» Work item:
In the records below, find the line with "action,4_1_cts,5_1_grt" and the line with "gates resized for setup,19,3"; return exactly those lines and every line between them.

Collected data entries
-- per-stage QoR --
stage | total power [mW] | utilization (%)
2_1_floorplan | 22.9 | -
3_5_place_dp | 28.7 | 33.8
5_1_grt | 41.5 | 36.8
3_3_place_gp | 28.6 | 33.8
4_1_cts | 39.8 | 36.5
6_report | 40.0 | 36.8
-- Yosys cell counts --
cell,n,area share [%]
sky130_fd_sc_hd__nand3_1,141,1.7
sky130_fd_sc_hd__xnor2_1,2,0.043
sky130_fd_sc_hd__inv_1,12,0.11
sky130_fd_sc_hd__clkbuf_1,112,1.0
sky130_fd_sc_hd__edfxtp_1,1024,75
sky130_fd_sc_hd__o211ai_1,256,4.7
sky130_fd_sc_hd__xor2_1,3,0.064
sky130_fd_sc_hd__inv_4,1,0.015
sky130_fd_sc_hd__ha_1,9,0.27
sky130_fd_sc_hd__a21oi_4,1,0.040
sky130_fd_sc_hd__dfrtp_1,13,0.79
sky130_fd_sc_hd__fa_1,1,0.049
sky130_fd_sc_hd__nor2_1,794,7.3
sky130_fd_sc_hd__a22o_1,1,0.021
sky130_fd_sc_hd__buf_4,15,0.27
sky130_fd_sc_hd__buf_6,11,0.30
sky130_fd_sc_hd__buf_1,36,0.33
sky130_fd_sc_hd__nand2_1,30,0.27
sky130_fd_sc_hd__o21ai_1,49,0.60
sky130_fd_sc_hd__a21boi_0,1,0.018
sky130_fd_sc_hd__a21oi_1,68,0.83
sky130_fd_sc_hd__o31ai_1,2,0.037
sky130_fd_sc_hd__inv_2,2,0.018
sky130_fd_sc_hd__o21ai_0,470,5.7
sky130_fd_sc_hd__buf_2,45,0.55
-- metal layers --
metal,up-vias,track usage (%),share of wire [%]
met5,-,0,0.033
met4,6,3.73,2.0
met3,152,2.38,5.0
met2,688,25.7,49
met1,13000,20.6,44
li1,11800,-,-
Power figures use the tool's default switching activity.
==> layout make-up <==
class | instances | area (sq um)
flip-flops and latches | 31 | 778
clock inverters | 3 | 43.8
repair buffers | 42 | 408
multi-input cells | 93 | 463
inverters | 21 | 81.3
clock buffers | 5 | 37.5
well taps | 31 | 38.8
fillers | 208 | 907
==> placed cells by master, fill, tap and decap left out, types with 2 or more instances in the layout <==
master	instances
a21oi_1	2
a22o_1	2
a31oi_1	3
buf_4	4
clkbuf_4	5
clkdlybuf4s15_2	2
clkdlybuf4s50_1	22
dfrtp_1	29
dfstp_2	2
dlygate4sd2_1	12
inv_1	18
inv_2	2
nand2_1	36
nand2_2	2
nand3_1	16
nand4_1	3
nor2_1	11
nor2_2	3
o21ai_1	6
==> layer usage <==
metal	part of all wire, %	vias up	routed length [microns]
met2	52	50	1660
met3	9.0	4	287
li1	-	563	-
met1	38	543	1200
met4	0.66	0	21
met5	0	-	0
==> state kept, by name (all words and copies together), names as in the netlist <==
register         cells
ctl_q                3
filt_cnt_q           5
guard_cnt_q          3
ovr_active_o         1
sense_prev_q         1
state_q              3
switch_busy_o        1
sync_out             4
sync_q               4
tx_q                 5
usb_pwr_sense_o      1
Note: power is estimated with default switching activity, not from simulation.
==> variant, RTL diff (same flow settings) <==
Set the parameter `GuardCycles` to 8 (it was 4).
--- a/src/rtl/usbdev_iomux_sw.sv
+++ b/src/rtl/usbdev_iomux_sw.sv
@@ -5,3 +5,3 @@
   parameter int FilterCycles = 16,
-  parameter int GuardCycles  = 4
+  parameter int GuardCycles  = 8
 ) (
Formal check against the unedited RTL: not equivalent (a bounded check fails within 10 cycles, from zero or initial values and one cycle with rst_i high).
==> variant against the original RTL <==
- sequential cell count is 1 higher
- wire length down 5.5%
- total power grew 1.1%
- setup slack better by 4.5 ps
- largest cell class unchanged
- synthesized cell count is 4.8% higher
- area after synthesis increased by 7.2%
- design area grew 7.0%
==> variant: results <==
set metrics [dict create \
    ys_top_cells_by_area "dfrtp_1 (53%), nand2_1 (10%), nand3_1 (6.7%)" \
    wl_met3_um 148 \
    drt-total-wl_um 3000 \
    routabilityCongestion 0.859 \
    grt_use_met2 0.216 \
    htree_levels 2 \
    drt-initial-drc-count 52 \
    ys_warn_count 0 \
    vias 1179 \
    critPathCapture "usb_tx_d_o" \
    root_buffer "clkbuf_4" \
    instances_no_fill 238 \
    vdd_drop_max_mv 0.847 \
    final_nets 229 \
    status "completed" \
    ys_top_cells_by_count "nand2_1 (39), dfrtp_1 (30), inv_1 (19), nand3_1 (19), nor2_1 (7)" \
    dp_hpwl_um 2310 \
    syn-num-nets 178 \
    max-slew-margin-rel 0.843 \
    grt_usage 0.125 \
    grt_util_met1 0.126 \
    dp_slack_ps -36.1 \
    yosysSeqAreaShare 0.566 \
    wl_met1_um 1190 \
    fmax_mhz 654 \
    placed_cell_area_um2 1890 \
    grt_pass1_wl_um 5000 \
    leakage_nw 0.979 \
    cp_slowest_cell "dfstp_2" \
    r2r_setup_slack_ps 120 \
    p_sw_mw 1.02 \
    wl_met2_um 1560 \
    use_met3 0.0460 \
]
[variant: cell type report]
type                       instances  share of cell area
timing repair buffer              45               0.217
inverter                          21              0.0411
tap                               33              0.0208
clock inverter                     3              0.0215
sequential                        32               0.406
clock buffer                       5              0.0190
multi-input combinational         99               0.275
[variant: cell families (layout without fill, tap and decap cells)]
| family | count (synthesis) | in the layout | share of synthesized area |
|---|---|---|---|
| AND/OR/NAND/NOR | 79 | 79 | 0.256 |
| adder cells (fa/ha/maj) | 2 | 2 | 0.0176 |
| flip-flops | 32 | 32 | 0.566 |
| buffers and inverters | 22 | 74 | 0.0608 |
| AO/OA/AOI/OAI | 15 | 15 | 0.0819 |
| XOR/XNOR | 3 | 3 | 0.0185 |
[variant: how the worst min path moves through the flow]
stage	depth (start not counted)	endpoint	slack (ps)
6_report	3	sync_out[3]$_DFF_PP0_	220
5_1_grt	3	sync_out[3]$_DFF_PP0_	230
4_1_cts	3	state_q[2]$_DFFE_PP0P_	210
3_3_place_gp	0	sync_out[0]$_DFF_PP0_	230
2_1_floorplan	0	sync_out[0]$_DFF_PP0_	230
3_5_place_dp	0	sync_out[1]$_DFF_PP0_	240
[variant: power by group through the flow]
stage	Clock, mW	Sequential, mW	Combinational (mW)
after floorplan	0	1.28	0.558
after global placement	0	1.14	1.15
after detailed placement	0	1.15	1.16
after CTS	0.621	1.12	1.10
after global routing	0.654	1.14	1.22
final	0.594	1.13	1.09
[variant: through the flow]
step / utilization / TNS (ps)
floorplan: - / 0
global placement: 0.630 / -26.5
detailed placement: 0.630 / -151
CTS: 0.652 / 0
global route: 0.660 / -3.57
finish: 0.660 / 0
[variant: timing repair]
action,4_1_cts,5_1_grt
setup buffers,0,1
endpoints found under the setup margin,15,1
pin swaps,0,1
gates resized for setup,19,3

==

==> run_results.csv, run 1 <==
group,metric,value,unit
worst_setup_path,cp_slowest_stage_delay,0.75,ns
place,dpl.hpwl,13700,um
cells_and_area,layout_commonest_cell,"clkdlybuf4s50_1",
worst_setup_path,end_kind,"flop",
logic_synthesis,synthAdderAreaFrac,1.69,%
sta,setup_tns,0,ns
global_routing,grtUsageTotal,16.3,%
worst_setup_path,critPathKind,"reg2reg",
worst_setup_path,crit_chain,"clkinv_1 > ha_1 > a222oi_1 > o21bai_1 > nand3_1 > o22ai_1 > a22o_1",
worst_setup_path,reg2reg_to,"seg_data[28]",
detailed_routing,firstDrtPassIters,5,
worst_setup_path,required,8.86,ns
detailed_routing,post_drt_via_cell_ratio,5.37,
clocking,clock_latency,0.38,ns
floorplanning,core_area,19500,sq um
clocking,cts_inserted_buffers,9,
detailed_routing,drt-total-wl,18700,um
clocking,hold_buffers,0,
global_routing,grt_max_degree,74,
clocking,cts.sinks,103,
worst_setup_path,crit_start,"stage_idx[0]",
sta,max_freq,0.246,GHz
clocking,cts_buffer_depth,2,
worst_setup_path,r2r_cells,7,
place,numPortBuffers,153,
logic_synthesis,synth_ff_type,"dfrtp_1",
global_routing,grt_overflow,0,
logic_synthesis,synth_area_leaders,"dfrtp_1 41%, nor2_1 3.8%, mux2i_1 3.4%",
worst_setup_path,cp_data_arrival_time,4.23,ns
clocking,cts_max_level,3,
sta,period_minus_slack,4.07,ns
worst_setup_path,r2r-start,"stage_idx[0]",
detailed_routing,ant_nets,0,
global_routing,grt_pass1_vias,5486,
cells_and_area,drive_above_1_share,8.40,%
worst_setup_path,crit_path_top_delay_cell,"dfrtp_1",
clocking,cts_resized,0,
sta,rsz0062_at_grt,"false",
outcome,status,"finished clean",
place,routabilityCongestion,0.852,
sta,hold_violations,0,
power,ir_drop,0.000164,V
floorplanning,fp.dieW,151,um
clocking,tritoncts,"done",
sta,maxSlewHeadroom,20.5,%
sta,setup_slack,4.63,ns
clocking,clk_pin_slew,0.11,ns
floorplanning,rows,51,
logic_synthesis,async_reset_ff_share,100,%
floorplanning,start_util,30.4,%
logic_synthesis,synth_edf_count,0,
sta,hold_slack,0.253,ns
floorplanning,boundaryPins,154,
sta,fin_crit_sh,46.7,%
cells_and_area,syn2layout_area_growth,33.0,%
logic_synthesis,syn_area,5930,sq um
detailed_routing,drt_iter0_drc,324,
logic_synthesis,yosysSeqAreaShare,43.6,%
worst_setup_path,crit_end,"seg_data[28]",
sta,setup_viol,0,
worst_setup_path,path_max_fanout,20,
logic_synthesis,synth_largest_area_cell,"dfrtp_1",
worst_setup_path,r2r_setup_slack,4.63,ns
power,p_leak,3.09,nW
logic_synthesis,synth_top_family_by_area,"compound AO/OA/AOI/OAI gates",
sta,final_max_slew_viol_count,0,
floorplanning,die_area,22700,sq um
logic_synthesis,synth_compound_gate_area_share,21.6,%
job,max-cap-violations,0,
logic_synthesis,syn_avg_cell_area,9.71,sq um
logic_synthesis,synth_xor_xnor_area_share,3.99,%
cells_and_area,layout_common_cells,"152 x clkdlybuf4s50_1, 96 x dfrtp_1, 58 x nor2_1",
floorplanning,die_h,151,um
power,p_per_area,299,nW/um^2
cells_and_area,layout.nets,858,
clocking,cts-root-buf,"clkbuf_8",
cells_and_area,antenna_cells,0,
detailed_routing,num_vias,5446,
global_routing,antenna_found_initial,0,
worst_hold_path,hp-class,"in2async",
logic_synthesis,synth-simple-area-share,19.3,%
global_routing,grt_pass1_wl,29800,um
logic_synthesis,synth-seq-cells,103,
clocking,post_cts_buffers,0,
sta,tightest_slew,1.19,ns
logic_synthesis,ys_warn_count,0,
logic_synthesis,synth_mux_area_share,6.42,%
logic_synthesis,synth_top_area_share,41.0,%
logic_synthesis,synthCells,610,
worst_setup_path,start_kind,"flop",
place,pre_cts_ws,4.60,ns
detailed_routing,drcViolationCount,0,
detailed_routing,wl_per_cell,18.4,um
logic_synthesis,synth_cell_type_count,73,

...

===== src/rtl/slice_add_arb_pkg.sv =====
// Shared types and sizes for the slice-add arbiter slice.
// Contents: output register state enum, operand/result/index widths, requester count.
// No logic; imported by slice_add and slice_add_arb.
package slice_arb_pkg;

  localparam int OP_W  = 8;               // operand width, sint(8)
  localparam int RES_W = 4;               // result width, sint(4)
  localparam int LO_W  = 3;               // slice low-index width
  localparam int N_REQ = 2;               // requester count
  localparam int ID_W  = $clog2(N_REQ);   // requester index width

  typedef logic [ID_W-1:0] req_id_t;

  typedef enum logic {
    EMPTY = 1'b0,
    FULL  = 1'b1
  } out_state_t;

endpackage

» Answer space:
action,4_1_cts,5_1_grt
setup buffers,0,1
endpoints found under the setup margin,15,1
pin swaps,0,1
gates resized for setup,19,3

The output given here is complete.